A TIERED APPROACH FOR AGGREGATE EXPOSURE ASSESSMENT - THE CASE OF BISPHENOL-A

The study describes the tiered aggregate exposure assessment methodology supported by a computational platform) developed to provide a realistic estimation of exposure to substances from multiple sources, pathways and routes. A decision tree for moving from lower to higher Tiers of analysis is based on the Risk Characterization Ratio (RCR) derived in each Tier. If RCR is higher than one, a refinement of the assessment is required, using more refined data, models and assimilation of complex data (e.g biomarkers and use of toxicokinetic models) as well as Biomonitoring Equivalents for RCR assessment. The applicability of the overall methodology was tested in the BPA case study. Tier 1 assessment indicated that all consumer exposure scenarios (except premature neonates hosted in intensive care units) are below the EFSA tolerable daily intake (TDI) value. Identification of individual consumer exposure scenarios where RCR exceeds 1, triggered a two-stage Tier 2 analysis, incorporating the use of probability distributions for exposure determinants and a more detailed multimedia environmental model.
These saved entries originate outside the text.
**flow/constraint.sdc**
```tcl
current_design robsmult

set clk_period 1.5
set clk_io_pct 0.2

create_clock -name clk0 -period $clk_period [get_ports {clk}]

set non_clock_inputs [all_inputs -no_clocks]
set_input_delay [expr $clk_period * $clk_io_pct] -clock clk0 $non_clock_inputs
set_output_delay [expr $clk_period * $clk_io_pct] -clock clk0 [all_outputs]
```
**flow/run.sh**
```bash
#!/bin/bash
# OpenROAD 26Q1-2900-gdf79404cd8, Yosys 0.63+post, stock flow scripts
make -C /OpenROAD-flow-scripts/flow DESIGN_CONFIG=/design/flow/config.mk WORK_HOME=/design/flow/orfs finish
```
**flow/config.mk**
```make
export PLATFORM = sky130hd
export DESIGN_NAME = robsmult
export DESIGN_NICKNAME = robsmult
export VERILOG_FILES = /design/flow/design.v
export SDC_FILE = /design/flow/constraint.sdc
export NUM_CORES = 4
export LEC_CHECK = 1
export CORE_UTILIZATION = 30
```
**flow/design.v**
```verilog
module addsub #(parameter dw=8)		  
(
  input        [dw-1:0] dataa,
  input        [dw-1:0] datab,
  input                 add_sub,	  
  output logic [dw-1:0] result
);
always_comb begin
    if (add_sub == 1) begin
        result = dataa + datab;
    end
    else begin
        result = dataa - datab;
    end
end
endmodule
module counter_down	#(parameter dw=8, WIDTH=7)
(
  input                 clk,
  input                 reset,
  input                 ena,
  output logic [dw-1:0] result);
  always @(posedge clk)	 begin
      if (reset == 1 && ena == 1) begin
          result <= WIDTH;
      end
      else if (reset == 1 && ena == 0) begin
          result <= WIDTH;
      end
      else if (reset == 0 && ena == 1) begin
          result <= result - 1;
      end
  end
endmodule
module mux2 #(parameter WIDTH = 8)
 (input        [WIDTH-1:0] d0, d1,
  input                    s,
  output logic [WIDTH-1:0] y);
  always_comb begin
      if (s == 0) begin
          y = d0;
      end
      else begin
          y = d1;
      end
  end
endmodule
module mux3 #(parameter WIDTH = 8)
  (input       [WIDTH-1:0] d0, d1, d2,
   input       [1:0]       s, 	 
   output logic[WIDTH-1:0] y);
   always_comb begin
       if (s == 2'b00) begin
           y = d0;
       end
       else if (s == 2'b01) begin
           y = d1;
       end
       else begin
           y = d2;
       end
   end
endmodule
module mux5 (input        d0, d1, d2, d3, d4,
             input [2:0]  s,
             output logic y);
always_comb begin    
    case(s)
        0: y = d0;
        1: y = d1;
        2: y = d2;
        3: y = d3;
        4: y = d4;
        5: y = 0;
        6: y = 0;
        7: y = 0;
    endcase
end
endmodule
module register # (parameter N = 8)
   (input                clk,    
    input                load,
    input                clear,
    input        [N-1:0] in,
    output logic [N-1:0] out
    );
  always_ff @ (posedge clk, posedge clear)    begin
      if (clear == 1) begin
          out <= 0;
      end
      else if (clear == 0 && load == 1) begin
          out <= in;
      end
end
endmodule
module register_hl # (parameter N = 16)
 (input                clk,
  input [N/2-1:0]      inh,
  input [N/2-1:0]      inl,
  input                loadh,
  input                loadl,
  input                clear,
  output logic[N-1:0]  out	  	);
  always_ff @ (posedge clk, posedge clear) begin
      if (clear == 1) begin
          out <= 0;
      end
      else if (loadh == 0 && loadl == 1) begin
          out[N/2-1:0] <= inl;
      end
      else if (loadh == 1 && loadl == 0) begin
          out[N-1:N/2] <= inh;
      end
      else if (loadh == 1 && loadl == 1) begin
          out[N-1:N/2] <= inh;
          out[N/2-1:0] <= inl;
      end
  end
endmodule
module right_shift_register #(parameter WIDTH = 16)(
    input                    clk,
    input                    enable,
    input        signed [WIDTH-1:0] in,  
    input                    mode,  
    output logic signed [WIDTH-1:0] out);  
	always @(posedge clk) begin
        if (enable == 1 && mode == 1) begin
            out <= in>>1;
        end
        else if (enable == 1 && mode == 0) begin
            out <= in>>>1;
        end
    end
endmodule
module robs_control_unit_micro(
	input clk, reset,
	input zq, zy, zr,
	output[14:0] c,
	output logic done
	);
    wire load_incr;
    wire [4:0] upc;
    wire [22:0] uinstr;
    upcreg upc_reg(.clk, .reset, .load_incr, .upc_next(uinstr[19:15]), .upc);
    mux5 cs_mux(.d0(1'b0), .d1(zq), .d2(zr), .d3(zy), .d4(1'b1), .s(uinstr[22:20]), .y(load_incr));
    rom control_memory(.addr(upc), .data(uinstr));
	assign c = uinstr[14:0];		 
    always_latch 
      if     (reset)     done = 0;
      else if(upc == 17) done = 1;
endmodule
module robs_datapath #(parameter WIDTH = 8)
    (
	input             clk,
	                  reset,
	input [WIDTH-1:0] multiplier,
	                  multiplicand,
	input[14:0]       c,
	output logic[WIDTH*2-1:0] product,
	output logic              zq, zr
	);
	wire [WIDTH-1:0] y, a, in_x, x, in_rh, in_rl, alu_out, q;
	wire [WIDTH*2-1:0] r, sr;
	register #(.N(WIDTH)) reg_y(.clk(clk), .in(multiplicand), .out(y), .load(c[0]), .clear(1'b0));
	register #(.N(WIDTH)) reg_a(.clk, .in(r[WIDTH*2-1:WIDTH]), .out(a), .load(c[14]), .clear(c[2]));
	register #(.N(WIDTH)) reg_x(.clk, .in(in_x), .out(x), .load(c[3]), .clear(1'b0));
	register_hl reg_r(.clk(clk), .inh(in_rh), .inl(in_rl), .loadh(c[8]), .loadl(c[9]), .clear(1'b0), .out(r));
	right_shift_register #(.WIDTH(2*WIDTH)) sign_ext(.clk, .enable(c[12]), .in(r), .mode(c[11]), .out(sr));
	mux2 #(.WIDTH(WIDTH)) mux_x(.d0(multiplier), .d1(r[WIDTH-1:0]), .s(c[7]), .y(in_x));
	mux3 #(.WIDTH(WIDTH)) mux_rh(.d0(a), .d1(sr[WIDTH*2-1:WIDTH]), .d2(alu_out), .s(c[5:4]), .y(in_rh));
	mux2 #(.WIDTH(WIDTH)) mux_rl(.d0(x), .d1(sr[WIDTH-1:0]), .s(c[6]), .y(in_rl));
	addsub #(.dw(WIDTH)) addsub(.dataa(r[WIDTH*2-1:WIDTH]), .datab(y), .add_sub(c[10]), .result(alu_out));
	counter_down #(.dw(WIDTH),.WIDTH(WIDTH-1)) decrement8(.clk, .reset(c[1]), .ena(c[13]), .result(q));
	assign product = {a,x};			  
    always_comb begin
        if (r%2 == 0) begin
            zr = 1;
        end
        else begin
            zr = 0;
        end
        if (q%8 == 0) begin
            zq = 1;
        end
        else begin
            zq = 0;
        end
    end
endmodule
module robsmult #(parameter WIDTH = 8)
  (
  input clk,
  input reset,
  input [WIDTH-1:0] multiplier,
  input [WIDTH-1:0] multiplicand,
  output [WIDTH*2-1:0] product,  
  output done  
  );
  wire[14:0] c;	
  wire zq, zy, zr;
  robs_control_unit_micro cu(.clk, .reset, .zq, .zy, .zr, .c, .done);	
  robs_datapath #(.WIDTH(WIDTH)) dp(.clk, .reset, .multiplier, .multiplicand, .c, .product, .zq, .zr);
  assign zy = ~multiplicand[WIDTH-1];	 
endmodule
module rom(
  input       [ 4:0] addr,
  output logic[22:0] data);
  logic  [22:0] mem[18];     
  initial begin
    for(int i=0; i<18; i++) begin
      mem[i] = '0;			 
    end
    mem[00] = 23'b00000001000000000000011;
    mem[01] = 23'b00000010000000000001100;
    mem[02] = 23'b00000011000001100000000;
    mem[03] = 23'b00101100000000000000000;
    mem[04] = 23'b01000110000000000000000;
    mem[05] = 23'b00000110000010100100000;
    mem[06] = 23'b01101001000000000000000;
    mem[07] = 23'b00001000001000000000000;
    mem[08] = 23'b10001010000000000000000;
    mem[09] = 23'b00001010001100000000000;
    mem[10] = 23'b00001011010001101010000;
    mem[11] = 23'b10000011000000000000000;
    mem[12] = 23'b01001110000000000000000;
    mem[13] = 23'b00001110000000100100000;
    mem[14] = 23'b00001111001000000000000;
    mem[15] = 23'b00010000000001101010000;
    mem[16] = 23'b00010001100000010001000;
    mem[17] = 23'b10010001000000000000000;
  end
    assign data = mem[addr];
endmodule
module upcreg(
  input              clk,
  input              reset,
  input              load_incr,
  input [4:0]        upc_next,
  output logic [4:0] upc);
  always_ff @ (posedge clk, posedge reset) begin
      if (reset == 1) begin
          upc <= 0;
      end
      else if (reset == 0 && load_incr == 1) begin
          upc <= upc_next;
      end
      else if (reset == 0 && load_incr == 0) begin
          upc <= upc + 1;
      end
  end
endmodule
```
==> results_slide.txt <==
Implementation Results

Outcome
  – Status: complete, but fails checks
  – Violated checks: setup timing

Flow run
  – Max cap viols: 0
  – Number of OpenROAD warnings: 35

Yosys
  – Top area cell types: edfxtp_1 41%, dfrtp_1 9.5%, mux2_2 9.2%, ha_1 6.6%, a21oi_1 3.1%
  – Synth async-reset ratio: around 20%
  – Most frequent cell after synthesis: edfxtp_1
  – Most frequent cells after synthesis: 47 x edfxtp_1, 28 x mux2_2, 21 x a21oi_1
  – Post-synth cell types: between 40 and 50
  – Synth Register Bits: around 65
  – Yosys stat area: around 3400 sq um
  – Max-area cell share: roughly two fifths
  – Mapped Area: roughly 3400 sq um
  – Cell count in the Yosys report: ~280
  – Number of synthesized flops with an enable pin: ~47
  – Syn_area_per_cell: approximately 12 sq um
  – Warnings, synthesis: 12
  – Top cell type by total area after synthesis: edfxtp_1
  – Main flop type: edfxtp_1
  – Cells after Synth: around 280

Global route
  – Total gr overflow: 0
  – Number of global-route vias before repair: about 2500
  – First-pass GRT wire length: roughly 12 mm
  – Met3 usage: around 4.3%
  – Grt peak-use layer: met1
  – Largest net degree at the start of global routing: 26
  – GR Layer Usage met1: 21.78%
  – Met2 Use GR: 19.85%
  – Antenna violations before repair: 0
  – GR Util All Layers: a little over an eighth

Worst hold path
  – Hold WC Path Type: in2async

Detailed routing
  – Vias per cell: approximately 4.6
  – Routed wire length: 7.367 mm
  – Residual DRC: 0
  – Number of iterations in the first detailed-routing pass: 4
  – Iter 0 DRT Violations: around 76
  – WL/cell: 13.64 microns
  – Vias: approximately 2500
  – Routed Antenna Nets: 0
  – Antenna cell count: 0

Clocking
  – Clock root buffer: clkbuf_16
  – Clock latency on the worst-skew pair: 0.33 ns
  – Clock Path Buffers: 2
  – Hold buffers post-CTS: 0
  – Clk slew on worst S/H paths: about 0.050 ns
  – TritonCTS buffer count: 9
  – CTS tree: done
  – CTS H-tree lvls: 3

Setup path
  – Worst-path maximum fanout: 4
  – Startpoint Class: flop
  – CP Class: reg2reg
  – Critical path required time: around 1.6 ns
  – Setup slack, reg-to-reg: -1.15 ns
  – Crit end category: flop
  – CP arrival: 2.72 ns

Final timing
  – Count of unclocked register or latch pins: 1
  – Fmax: between 300 and 400 MHz
  – Final Worst Setup Slack: -1.154 ns
  – Number of unconstrained endpoints: 2
  – Tcrit/Tclk final: 177.0%
  – Pin slew with the least headroom to its limit: approximately 0.43 ns
  – Clk_skew: between 0.006 and 0.007 ns
  – Relative slew slack: between 70% and 80%
  – Final period demand of the worst path: between 2 and 3 ns
  – Final Hold Violation Tally: 0
  – RSZ-0062 raised after global routing: yes
  – Fin. max-slew vios: 0
  – Final setup viols: 88

Placed design
  – HPWL Detailed: ~5 mm
  – Final Wtd Congestion: approximately 0.86
  – IO Port Bufs: 34

Die
  – Core area: roughly 11000 sq um
  – Chip height: between 100 and 150 microns
  – Fp util: 31.13%
  – I/O pins: 35
  – Die width: 108.8 microns
  – Row Count: 38
  – Die area: around 12000 sq um

Power
  – Power Density: 2311 nW/um^2
  – Leakage power: 2.120 nW
  – Power, Total: 12.15 mW
  – VDD IR max: between 0.001 and 0.0015 V

Final layout
  – Biggest regs: dp.reg_r.out (16), dp.sign_ext.out (16)
  – # fillers: 935
  – Final Core Density: 47.88%
  – Layout overhead on the synthesized area: 53.79%
  – Layout cells sized above 1: 45.25%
Tier 2b analysis incorporated in addition a detailed toxicokinetic analysis of BPA, as well as the use of a Biomonitoring Equivalence (BE) value (derived as the internal dose corresponding to a constant oral dosing to an adult equal to the EFSA TDI) for reckoning RCR. Due to BPA specific toxicokinetic characteristics (very rapid 1st pass metabolism and strong binding to red blood cells and plasma proteins), significant bioavailability differences were identified depending on the developmental stage (glucuronidation, which is the major detoxification pathway, is considered to be immature in neonates and infants) and the administration route. Thus, specific exposure scenarios indicating an uptake lower than EFSA TDI (related to neonates and infants), correspond to an internal dose close (or even higher) than the BE value derived based on EFSA TDI.